REQUIREMENT:
Count the lines below that carry the word "violations". Answer with that number alone.

Collected data entries:
◆ ◆ ◆ ◆
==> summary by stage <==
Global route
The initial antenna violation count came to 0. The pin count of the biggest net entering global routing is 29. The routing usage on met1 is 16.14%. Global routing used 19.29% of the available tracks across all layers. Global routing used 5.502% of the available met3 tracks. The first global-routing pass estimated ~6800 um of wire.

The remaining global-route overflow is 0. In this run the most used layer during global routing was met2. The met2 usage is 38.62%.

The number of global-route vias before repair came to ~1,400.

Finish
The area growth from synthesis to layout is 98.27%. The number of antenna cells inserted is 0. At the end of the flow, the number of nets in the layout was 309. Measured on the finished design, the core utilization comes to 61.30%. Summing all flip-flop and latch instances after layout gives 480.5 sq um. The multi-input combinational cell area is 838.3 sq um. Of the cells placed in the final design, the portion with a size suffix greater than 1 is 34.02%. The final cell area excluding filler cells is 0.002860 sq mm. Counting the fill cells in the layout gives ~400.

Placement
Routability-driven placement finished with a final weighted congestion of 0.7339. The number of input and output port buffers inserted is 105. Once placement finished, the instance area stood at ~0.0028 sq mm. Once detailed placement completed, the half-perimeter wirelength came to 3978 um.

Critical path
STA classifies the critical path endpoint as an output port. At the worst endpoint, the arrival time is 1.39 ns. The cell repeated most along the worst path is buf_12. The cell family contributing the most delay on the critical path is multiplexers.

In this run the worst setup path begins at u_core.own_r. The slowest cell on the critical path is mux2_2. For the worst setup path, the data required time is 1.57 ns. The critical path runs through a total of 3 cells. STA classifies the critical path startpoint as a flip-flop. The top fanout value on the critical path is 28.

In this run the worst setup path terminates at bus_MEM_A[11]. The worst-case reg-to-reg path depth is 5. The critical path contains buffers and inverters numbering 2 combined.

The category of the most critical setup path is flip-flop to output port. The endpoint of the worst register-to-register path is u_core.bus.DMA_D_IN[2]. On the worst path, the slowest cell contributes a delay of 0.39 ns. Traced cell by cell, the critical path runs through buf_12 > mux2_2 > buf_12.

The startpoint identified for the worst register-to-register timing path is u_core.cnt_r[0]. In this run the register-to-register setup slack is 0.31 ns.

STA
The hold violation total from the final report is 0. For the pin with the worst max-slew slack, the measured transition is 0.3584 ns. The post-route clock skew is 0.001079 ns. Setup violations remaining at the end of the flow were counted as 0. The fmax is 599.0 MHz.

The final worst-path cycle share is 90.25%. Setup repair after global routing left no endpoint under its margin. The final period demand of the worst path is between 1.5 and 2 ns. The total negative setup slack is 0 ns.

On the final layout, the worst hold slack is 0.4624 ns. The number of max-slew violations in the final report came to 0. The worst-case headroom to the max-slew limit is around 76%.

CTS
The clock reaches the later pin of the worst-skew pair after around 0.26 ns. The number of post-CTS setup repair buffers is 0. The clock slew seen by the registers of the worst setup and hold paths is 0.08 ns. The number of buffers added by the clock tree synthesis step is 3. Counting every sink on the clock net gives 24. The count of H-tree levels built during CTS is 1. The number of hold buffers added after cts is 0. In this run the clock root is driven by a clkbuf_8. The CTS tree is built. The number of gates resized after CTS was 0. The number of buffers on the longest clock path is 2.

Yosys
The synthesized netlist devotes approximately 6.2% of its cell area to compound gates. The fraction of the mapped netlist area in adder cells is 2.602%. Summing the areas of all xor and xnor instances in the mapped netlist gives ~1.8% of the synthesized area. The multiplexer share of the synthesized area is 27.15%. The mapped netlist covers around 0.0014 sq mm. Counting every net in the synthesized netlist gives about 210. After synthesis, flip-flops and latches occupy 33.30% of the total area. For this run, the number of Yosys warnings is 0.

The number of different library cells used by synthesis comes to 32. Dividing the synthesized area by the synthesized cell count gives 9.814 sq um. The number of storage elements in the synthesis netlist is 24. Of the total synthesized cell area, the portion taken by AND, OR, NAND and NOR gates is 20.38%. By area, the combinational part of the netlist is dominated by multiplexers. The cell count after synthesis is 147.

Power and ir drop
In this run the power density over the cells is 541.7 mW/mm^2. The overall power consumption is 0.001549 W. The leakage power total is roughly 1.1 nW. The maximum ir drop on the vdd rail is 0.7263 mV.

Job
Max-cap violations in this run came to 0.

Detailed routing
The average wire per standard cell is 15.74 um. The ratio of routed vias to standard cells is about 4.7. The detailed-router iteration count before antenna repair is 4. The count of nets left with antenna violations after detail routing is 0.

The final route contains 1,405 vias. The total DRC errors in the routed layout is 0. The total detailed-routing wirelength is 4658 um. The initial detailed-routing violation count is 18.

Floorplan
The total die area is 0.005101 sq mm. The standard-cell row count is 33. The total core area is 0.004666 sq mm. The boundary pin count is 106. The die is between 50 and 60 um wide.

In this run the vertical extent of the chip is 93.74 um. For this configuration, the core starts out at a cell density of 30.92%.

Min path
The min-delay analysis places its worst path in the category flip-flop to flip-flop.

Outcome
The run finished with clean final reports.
◆ ◆ ◆ ◆
RESULT OF THIS TASK:
4